Task statement: From the records below, return every line containing the word "WAIT".

Entries taken from a collection:
════
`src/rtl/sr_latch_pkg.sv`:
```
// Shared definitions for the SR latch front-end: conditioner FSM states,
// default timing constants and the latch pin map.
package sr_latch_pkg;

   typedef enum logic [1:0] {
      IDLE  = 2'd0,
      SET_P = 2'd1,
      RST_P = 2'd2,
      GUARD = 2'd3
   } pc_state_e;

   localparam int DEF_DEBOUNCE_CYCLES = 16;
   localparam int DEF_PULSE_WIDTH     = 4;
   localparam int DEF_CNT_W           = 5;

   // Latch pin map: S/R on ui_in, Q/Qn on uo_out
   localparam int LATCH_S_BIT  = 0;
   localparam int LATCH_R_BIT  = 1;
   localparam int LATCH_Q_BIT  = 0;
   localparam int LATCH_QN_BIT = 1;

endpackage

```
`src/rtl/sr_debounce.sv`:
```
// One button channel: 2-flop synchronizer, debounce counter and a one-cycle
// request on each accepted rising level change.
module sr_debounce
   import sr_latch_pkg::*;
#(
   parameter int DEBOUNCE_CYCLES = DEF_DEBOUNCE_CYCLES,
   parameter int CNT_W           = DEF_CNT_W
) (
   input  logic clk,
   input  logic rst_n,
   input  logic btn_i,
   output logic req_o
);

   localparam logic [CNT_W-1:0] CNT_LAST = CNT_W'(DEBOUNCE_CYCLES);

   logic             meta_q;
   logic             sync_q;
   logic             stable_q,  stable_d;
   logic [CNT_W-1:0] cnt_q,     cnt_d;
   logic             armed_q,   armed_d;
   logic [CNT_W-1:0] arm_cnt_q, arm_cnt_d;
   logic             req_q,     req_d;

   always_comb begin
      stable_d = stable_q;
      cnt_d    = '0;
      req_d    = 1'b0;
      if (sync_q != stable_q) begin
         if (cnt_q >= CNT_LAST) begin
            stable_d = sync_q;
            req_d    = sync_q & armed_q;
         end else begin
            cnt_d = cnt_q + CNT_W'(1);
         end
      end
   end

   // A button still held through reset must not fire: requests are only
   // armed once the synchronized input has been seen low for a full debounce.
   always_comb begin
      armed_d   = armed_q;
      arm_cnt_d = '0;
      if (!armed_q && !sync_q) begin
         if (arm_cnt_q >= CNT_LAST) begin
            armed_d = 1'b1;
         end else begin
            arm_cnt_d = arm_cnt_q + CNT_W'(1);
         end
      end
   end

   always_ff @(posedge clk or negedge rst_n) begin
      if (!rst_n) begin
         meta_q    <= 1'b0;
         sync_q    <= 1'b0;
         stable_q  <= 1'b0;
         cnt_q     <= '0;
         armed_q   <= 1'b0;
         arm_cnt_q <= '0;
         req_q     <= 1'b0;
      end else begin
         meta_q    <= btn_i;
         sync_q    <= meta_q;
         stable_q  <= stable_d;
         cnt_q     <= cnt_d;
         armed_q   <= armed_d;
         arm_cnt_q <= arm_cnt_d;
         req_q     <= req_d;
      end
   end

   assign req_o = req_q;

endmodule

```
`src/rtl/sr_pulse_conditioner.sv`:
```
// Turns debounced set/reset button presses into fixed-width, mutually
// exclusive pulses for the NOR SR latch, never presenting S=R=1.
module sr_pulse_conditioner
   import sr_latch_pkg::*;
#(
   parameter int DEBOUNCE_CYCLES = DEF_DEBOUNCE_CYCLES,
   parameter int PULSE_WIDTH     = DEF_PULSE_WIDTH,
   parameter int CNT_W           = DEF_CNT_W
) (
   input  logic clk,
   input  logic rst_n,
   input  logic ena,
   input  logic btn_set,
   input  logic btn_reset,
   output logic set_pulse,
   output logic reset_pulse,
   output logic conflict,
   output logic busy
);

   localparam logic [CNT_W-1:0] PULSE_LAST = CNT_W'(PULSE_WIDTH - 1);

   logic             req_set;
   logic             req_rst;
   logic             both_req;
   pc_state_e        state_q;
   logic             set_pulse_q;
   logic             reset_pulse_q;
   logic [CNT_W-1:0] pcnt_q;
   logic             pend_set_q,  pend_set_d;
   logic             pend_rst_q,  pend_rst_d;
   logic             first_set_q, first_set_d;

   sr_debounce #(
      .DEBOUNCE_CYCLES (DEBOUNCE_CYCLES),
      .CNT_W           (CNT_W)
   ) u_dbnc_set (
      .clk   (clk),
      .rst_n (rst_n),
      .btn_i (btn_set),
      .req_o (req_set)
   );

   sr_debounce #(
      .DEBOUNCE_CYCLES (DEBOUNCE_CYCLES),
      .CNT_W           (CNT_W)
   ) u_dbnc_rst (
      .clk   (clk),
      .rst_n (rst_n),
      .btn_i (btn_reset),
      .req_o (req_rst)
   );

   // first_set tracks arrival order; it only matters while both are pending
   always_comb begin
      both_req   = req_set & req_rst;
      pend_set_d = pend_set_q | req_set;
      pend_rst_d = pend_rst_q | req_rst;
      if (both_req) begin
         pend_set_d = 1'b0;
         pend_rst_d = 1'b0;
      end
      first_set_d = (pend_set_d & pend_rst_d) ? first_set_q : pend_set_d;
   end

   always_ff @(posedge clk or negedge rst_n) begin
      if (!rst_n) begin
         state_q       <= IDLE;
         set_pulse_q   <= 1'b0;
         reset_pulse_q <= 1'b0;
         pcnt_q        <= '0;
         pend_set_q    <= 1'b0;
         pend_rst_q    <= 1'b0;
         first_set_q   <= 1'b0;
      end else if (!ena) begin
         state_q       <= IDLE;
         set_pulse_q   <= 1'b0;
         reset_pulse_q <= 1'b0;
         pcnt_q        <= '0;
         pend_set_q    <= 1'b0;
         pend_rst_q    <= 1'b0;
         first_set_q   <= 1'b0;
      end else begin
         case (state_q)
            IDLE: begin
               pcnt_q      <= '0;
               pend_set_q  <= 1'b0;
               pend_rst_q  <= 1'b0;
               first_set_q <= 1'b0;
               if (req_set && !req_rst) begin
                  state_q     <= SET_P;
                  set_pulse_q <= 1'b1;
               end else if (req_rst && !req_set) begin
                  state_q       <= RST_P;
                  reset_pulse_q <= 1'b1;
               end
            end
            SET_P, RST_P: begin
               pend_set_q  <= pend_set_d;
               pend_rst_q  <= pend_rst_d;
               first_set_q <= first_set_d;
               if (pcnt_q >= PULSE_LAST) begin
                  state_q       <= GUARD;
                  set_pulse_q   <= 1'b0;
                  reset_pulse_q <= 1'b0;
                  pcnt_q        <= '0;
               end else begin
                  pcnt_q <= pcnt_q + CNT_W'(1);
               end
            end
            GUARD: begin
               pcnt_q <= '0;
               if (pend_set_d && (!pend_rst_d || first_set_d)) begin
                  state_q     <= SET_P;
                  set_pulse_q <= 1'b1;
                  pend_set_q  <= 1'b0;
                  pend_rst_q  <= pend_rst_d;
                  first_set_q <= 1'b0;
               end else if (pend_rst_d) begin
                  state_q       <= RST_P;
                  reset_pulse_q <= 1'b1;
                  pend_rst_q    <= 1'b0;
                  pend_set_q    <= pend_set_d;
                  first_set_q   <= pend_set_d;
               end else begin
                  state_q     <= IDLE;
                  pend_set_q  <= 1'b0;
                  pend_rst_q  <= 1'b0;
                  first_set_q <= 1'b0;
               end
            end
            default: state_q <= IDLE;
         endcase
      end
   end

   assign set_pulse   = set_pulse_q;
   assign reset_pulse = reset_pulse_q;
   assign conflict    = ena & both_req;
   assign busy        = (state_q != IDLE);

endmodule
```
════
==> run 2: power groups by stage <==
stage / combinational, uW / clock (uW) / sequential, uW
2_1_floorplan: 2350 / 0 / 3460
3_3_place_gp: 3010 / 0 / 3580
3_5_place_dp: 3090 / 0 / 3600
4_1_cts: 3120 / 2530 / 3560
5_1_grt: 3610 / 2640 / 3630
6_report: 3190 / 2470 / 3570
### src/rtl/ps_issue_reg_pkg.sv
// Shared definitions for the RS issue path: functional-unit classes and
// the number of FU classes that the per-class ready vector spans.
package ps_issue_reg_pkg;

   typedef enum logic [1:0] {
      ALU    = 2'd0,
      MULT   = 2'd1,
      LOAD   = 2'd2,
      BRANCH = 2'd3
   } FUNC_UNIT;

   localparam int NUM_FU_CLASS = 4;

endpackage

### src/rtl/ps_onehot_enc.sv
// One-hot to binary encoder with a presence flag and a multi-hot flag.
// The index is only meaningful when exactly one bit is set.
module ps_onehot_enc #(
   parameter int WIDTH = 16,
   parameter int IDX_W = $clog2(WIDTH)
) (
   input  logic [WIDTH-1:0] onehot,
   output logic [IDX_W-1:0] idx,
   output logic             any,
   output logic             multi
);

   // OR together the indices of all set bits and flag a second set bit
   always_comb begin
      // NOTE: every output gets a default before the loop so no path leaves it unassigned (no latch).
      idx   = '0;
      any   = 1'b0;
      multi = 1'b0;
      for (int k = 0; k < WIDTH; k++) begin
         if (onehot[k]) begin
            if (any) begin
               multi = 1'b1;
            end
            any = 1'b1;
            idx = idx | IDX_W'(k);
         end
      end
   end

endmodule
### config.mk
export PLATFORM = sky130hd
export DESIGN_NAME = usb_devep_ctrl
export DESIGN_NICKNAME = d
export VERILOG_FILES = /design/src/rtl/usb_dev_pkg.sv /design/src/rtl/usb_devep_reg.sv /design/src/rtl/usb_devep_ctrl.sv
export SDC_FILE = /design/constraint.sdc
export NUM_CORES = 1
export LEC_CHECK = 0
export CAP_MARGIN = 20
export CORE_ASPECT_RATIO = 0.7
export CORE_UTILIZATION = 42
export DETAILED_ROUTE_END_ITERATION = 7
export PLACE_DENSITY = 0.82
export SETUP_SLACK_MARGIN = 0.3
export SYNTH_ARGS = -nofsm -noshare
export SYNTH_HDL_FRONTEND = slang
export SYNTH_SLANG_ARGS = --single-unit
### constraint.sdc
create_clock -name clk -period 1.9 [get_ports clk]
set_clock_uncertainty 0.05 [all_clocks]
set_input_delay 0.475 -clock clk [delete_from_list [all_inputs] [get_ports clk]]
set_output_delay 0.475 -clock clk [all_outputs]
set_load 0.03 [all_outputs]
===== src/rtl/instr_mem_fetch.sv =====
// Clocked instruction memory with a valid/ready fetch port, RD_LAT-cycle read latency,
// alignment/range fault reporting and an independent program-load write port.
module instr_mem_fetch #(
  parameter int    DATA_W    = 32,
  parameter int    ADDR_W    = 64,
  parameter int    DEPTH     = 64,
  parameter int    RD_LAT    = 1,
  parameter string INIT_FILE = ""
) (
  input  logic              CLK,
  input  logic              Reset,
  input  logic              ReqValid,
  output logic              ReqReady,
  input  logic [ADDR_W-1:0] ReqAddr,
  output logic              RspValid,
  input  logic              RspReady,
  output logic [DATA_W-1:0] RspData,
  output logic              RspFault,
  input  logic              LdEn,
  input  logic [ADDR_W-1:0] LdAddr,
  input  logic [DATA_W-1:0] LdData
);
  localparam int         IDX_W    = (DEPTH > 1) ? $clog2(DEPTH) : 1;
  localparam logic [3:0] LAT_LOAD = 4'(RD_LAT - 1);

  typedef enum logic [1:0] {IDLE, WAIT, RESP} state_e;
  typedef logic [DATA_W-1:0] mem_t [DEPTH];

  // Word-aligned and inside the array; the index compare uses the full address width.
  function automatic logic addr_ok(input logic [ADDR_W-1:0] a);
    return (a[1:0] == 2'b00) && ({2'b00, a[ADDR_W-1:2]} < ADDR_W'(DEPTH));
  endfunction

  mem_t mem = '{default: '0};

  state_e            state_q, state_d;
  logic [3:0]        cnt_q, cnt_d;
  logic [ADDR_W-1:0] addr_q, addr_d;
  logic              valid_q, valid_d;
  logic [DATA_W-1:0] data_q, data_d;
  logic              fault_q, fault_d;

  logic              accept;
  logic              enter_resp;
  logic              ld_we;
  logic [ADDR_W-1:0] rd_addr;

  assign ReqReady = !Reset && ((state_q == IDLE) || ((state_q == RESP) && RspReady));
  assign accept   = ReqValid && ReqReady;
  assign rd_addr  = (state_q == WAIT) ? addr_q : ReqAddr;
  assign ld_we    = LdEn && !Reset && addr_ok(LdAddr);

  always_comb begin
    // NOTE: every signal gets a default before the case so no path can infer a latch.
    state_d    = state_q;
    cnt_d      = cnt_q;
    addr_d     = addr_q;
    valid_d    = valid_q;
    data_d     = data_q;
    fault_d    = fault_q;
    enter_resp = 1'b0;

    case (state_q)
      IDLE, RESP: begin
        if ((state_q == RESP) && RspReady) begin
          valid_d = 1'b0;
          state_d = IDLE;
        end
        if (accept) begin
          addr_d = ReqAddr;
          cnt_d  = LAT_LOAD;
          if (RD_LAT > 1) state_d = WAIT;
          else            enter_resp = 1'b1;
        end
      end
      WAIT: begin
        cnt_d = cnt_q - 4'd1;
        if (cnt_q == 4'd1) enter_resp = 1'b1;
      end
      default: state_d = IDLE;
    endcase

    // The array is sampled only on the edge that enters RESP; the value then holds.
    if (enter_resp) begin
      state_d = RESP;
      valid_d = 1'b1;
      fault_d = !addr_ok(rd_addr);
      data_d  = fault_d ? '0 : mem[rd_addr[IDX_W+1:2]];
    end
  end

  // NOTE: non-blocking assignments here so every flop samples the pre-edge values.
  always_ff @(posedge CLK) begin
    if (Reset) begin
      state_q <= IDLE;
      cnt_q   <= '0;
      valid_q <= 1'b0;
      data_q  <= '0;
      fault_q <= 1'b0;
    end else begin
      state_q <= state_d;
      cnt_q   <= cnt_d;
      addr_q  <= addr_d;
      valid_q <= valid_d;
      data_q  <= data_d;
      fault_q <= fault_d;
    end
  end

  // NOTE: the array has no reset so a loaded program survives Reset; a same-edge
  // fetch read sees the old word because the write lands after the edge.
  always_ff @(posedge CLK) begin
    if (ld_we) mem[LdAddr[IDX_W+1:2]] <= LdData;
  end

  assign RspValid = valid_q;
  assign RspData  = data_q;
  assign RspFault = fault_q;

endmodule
════
Answer for this exercise:
  typedef enum logic [1:0] {IDLE, WAIT, RESP} state_e;
  assign rd_addr  = (state_q == WAIT) ? addr_q : ReqAddr;
          if (RD_LAT > 1) state_d = WAIT;
      WAIT: begin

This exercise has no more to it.